Wszystko się zmieniło, gdy o jej marzeniu dowiedział się Jacek Klimczak. Ultramaratończyk z Żerkowa ma zdecydowanie mniejszy dorobek biegowy od słynnej Pani Parasolki, ale wielki zapał do pomocy.
– Do tej pory mam 2 maratony po asfalcie i jeden górski, a także ultramaraton 3x Śnieżka = 1x Mont Blanc (55 km). Przebiegłem również 150, 400 km dla WOŚP – mówi nam Jacek Klimczak, który wpadł na niecodzienny pomysł. Będzie pomocnikiem pani Marii! Ona ukończy 50. maraton na wózku, a on będzie go pchał.
Propozycją Jacek Klimczak zaskoczył panią Marię i sprawił jej ogromną radość. Nestorka biegów nie martwi się już o spełnienie marzenia. Teraz zastanawia się, jak sobie poradzi Jacek i jest dla niego pełna podziwu. Biegacz nie ma za to żadnych obaw. Jest przekonany, że uda im się dotrzeć do mety.
– Myślę, że w 4 godziny zrobimy ten maraton – powiedział nam ultramaratończyk.
Na razie trwają treningi. Ćwiczy przede wszystkim Jacek.
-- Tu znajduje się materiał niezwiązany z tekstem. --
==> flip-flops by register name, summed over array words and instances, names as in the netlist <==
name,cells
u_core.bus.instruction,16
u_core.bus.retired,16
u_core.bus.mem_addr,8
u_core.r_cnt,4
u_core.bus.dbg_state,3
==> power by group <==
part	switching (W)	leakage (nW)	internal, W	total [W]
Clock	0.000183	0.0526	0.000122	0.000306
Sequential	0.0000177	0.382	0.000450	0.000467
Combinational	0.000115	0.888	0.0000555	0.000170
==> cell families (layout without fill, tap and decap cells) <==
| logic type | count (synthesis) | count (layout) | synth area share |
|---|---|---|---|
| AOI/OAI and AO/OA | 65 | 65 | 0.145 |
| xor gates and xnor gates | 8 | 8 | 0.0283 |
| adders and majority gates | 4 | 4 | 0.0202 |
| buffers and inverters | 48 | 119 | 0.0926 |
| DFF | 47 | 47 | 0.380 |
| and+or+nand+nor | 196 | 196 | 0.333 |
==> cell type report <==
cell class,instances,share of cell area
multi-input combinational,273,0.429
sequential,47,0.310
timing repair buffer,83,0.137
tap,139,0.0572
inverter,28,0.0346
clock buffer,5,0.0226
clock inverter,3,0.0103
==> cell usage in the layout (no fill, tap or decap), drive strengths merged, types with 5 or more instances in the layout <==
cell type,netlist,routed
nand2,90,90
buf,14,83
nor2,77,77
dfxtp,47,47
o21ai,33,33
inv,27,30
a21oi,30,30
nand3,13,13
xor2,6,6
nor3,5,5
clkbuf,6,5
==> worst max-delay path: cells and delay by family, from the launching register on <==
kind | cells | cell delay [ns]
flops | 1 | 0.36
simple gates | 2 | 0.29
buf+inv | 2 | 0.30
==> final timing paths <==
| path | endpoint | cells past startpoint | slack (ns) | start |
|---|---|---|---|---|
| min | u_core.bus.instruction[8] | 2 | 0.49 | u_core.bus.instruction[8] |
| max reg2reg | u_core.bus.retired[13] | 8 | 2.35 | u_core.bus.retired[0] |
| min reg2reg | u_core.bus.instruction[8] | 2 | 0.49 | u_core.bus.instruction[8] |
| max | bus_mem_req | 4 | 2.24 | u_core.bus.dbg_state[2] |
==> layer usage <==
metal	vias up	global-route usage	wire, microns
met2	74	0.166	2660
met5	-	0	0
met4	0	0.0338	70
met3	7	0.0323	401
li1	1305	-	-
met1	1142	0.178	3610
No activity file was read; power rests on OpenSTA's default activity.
Na wózek siada jego siostra lub jej koleżanka. Pani Maria za treningi weźmie się, gdy poprawi się pogoda, a dublerkom doradza, by się szczelnie okrywały i nie zmarzły podczas 10-kilometrowych treningów.
50. maraton pani Maria Pańczak pokona na trasie Poznań Maratonu 18 października. Trzymamy kciuki! I życzymy 200 lat!